One of the questions and worries I hear a lot from my consult clients is about whether they are ‘crazy.’
‘Crazy,’ as in ‘mentally unhealthy.’
They are genuinely worried that something is wrong. Are they crazy because of how their brains are working/not working with peri-menopause?
Are they crazy for wanting to leave everything they know and go be by themselves for a while?
Are they crazy because they think about sex ALL THE TIME in the Surge- is something literally wrong with their brain and brain chemistry?
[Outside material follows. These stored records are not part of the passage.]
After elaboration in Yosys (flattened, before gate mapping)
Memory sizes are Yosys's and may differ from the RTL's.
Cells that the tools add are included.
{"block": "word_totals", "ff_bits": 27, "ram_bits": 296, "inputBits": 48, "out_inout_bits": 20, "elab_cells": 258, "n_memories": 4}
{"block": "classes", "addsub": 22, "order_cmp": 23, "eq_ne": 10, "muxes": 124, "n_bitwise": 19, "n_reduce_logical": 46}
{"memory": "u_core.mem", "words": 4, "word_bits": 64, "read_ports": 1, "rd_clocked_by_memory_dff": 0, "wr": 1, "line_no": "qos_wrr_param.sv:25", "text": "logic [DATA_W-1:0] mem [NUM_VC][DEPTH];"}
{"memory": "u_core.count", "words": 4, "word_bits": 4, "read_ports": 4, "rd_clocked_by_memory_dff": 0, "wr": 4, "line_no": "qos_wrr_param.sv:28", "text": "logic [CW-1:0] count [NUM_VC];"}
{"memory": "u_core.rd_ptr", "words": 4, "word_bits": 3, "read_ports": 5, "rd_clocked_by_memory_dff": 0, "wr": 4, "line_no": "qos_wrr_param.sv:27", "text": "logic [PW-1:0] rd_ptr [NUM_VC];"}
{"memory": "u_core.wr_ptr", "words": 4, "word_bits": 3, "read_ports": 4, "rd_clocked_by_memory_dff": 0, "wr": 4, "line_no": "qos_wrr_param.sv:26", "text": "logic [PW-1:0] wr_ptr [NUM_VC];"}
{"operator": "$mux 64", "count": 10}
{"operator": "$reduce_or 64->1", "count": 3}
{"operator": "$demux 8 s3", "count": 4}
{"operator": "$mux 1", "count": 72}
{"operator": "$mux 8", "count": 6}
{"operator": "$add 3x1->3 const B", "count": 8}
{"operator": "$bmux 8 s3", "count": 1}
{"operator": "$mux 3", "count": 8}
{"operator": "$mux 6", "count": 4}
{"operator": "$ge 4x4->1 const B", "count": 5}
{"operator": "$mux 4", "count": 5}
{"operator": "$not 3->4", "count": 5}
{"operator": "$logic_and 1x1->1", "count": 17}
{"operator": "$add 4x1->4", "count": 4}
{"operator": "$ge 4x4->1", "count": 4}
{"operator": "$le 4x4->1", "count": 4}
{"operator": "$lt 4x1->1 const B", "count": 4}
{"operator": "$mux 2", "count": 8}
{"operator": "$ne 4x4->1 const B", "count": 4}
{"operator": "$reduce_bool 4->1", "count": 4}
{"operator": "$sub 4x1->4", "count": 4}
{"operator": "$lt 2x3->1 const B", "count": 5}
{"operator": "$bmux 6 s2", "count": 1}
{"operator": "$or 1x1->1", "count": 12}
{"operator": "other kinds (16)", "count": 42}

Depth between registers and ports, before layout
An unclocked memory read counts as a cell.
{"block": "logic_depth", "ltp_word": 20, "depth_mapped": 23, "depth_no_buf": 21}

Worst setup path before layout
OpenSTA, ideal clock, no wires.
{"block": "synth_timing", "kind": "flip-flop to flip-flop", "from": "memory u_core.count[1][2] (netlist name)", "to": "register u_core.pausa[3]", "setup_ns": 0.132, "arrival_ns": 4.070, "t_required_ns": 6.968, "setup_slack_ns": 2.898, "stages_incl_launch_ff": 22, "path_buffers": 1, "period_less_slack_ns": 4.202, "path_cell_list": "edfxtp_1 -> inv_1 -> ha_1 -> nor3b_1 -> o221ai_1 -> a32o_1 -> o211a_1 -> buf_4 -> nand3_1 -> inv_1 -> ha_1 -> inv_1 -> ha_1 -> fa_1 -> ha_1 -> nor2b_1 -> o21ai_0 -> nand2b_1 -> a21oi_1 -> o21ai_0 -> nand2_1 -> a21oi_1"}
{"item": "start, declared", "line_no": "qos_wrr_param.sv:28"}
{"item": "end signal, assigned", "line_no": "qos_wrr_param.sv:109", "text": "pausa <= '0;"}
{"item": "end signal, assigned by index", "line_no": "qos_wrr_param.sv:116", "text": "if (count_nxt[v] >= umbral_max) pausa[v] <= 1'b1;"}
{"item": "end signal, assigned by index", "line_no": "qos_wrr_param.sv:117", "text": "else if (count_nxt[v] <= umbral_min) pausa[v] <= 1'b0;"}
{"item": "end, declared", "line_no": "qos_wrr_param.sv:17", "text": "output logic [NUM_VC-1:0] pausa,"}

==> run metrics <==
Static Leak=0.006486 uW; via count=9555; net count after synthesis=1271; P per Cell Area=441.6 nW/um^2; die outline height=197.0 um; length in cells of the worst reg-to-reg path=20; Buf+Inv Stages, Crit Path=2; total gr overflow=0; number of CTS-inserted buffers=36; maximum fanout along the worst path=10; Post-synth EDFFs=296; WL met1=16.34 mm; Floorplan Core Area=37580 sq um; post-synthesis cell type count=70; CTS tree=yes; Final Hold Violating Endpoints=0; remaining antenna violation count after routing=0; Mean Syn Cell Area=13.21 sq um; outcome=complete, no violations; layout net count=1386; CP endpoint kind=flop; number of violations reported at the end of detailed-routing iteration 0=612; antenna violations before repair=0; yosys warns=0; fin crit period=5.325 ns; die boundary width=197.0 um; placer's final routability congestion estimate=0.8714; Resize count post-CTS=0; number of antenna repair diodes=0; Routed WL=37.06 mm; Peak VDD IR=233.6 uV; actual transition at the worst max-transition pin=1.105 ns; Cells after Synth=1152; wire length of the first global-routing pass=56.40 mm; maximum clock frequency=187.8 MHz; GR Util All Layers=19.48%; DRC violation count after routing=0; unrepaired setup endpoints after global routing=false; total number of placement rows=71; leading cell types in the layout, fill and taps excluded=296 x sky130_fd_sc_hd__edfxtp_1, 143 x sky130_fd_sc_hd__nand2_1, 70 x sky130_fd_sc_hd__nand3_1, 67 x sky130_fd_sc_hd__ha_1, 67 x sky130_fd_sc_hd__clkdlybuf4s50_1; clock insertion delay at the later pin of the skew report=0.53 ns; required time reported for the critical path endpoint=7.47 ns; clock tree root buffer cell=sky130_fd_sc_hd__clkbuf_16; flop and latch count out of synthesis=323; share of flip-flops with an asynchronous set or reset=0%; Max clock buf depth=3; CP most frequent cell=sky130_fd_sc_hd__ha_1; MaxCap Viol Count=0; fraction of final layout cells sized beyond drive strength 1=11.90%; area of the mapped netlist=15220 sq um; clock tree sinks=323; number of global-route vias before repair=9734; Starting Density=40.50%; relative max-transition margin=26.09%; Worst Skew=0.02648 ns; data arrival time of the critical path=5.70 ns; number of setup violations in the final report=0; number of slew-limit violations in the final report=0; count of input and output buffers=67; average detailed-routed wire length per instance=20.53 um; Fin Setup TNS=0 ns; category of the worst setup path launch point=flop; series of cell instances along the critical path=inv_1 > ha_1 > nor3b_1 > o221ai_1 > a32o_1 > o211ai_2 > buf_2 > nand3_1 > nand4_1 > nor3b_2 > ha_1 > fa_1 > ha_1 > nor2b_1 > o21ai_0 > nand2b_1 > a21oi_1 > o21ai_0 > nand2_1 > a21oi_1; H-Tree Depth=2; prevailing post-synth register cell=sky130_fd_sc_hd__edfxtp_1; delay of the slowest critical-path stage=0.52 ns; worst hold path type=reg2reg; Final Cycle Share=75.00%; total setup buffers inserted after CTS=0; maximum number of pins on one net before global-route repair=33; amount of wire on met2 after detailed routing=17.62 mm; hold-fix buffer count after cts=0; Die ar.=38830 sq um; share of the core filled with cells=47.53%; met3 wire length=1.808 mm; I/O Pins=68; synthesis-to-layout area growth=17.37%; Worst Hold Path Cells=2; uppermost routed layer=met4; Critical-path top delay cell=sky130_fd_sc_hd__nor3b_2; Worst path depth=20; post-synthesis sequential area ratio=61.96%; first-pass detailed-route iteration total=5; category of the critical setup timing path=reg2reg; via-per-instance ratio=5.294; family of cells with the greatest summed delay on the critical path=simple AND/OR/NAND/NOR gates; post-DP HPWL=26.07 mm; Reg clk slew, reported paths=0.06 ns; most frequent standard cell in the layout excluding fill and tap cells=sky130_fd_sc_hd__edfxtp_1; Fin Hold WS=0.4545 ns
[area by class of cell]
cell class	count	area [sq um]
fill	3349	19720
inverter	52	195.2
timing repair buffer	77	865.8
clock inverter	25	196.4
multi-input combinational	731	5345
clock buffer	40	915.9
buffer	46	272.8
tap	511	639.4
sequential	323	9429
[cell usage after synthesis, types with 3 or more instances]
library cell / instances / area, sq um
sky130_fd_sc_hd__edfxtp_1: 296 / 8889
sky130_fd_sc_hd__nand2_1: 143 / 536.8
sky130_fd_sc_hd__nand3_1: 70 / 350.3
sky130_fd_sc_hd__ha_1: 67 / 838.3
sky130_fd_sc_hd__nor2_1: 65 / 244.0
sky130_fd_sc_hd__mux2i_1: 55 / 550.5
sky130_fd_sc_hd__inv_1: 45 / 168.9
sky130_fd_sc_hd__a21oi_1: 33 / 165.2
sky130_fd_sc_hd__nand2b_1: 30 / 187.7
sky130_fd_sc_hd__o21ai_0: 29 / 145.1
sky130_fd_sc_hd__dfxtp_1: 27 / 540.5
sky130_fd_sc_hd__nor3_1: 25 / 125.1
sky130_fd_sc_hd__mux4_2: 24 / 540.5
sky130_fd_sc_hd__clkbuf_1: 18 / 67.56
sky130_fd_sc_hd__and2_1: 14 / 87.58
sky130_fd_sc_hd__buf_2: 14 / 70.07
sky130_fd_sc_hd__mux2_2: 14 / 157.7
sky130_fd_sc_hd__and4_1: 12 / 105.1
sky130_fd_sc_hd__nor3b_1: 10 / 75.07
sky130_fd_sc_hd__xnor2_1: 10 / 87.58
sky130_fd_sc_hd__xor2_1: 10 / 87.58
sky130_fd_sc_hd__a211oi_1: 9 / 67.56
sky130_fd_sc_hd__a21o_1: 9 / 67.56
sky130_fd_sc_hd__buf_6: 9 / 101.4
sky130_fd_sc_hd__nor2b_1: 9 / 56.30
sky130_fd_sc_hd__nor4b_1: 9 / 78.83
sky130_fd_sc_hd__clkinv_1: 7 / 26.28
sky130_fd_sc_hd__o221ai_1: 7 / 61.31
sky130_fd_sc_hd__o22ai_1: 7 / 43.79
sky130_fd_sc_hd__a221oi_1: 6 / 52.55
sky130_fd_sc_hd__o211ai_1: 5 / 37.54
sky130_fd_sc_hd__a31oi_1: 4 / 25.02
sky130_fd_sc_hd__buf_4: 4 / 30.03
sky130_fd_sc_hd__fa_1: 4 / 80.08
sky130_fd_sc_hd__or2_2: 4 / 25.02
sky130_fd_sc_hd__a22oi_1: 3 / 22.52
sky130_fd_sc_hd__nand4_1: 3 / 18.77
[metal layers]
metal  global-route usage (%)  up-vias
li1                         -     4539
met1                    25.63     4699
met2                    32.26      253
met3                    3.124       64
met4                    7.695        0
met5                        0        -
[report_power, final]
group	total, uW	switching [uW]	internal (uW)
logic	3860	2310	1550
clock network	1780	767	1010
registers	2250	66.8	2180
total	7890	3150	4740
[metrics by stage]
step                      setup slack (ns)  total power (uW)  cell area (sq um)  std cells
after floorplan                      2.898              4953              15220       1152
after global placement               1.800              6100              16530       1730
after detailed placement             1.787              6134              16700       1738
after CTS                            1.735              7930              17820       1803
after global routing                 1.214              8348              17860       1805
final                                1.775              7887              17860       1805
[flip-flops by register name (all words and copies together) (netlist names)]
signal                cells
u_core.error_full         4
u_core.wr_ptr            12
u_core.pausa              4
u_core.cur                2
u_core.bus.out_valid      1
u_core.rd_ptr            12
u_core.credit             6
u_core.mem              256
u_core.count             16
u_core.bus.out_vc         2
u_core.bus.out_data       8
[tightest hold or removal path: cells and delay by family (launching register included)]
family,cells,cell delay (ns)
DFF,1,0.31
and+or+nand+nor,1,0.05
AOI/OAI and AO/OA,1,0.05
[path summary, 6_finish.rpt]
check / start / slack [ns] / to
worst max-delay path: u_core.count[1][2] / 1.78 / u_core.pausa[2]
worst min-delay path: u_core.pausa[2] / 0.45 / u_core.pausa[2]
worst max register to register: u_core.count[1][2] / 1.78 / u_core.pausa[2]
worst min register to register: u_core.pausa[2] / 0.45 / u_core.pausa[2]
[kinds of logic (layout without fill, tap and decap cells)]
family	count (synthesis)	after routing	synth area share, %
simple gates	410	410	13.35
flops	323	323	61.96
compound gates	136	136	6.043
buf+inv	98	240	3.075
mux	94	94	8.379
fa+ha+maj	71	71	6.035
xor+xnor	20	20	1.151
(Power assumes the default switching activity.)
Are they ‘crazy’ because they are working an extra 18 hours a day to make sex happen- or to manage the desire for sex happening?
You’re not crazy.
What my clients are really wondering is if there is a secret mental health issue hidden within these changes in their brains, hormones, and behavior.
In general, there isn’t.
That’s not true for every case, of course. Peri-menopause symptoms include depression and/or anxiety in some women (which sometimes goes away after menopause becomes the ‘new normal’ and which sometimes persists). Only a tiny percentage of the women I have talked to about the Sex Surge had a more serious mental health concern (we’re talking about 0.1 percent- tiny).
So, if you’re worrying about whether you’re ‘crazy’ or not, you’re probably not.
But, in many ways, not having a mental health issue is a gift- but for the Grace of god, there go I.
Mental health issues are something that can strike anyone, at any time. We all have the capacity for any mental health disorder. We could be struck by depression or anxiety (or any other issue) at any time, for nearly any reason.
We are all capable of being a narcissist. On the healthy end of the scale, narcissism gives us confidence; on the unhealthy end of the scale, narcissism makes us cruel and self-serving.
I believe (although you won’t find any formal research papers on it) that the voices we all have inside us are probably also the culprits in schizophrenia. The voices simply become so compelling and real and necessary to obey that people with schizophrenia are unable to manage them anymore. It’s most certainly a brain chemistry issue, but we all have the capacity for this to happen.
There are mental health disorders that appear to be ‘lesser’ forms of PTSD. Or, even, forms of PTSD that are particular to the female brain, because women are diagnosed with these disorders more than men. (Which is why you will hear me harp on about equality and justice- keeping women healthy and safe will change the world.)
And we’ve all heard of or known someone whose mental health issues began innocuously enough- a job loss or family death- and spiraled out of control because of relational, financial, or other circumstances.
We are all capable of having our mental health become mental distress or disease.
[I do want to take a few sentences here to say that I believe some mental health issues are over-diagnosed. And some need to take their natural course, before medicating. And some people need help with their brain chemistry and drugs are A-OK by me. And that mental health or illness is mostly described as a problem when it affects a person, their relationships, and their ability to care for themselves negatively. Someone can be depressed, but if it doesn’t keep them from living a life they enjoy, it may not need treatment. Mental health is something we know only a drop about- but it does affect everyone.]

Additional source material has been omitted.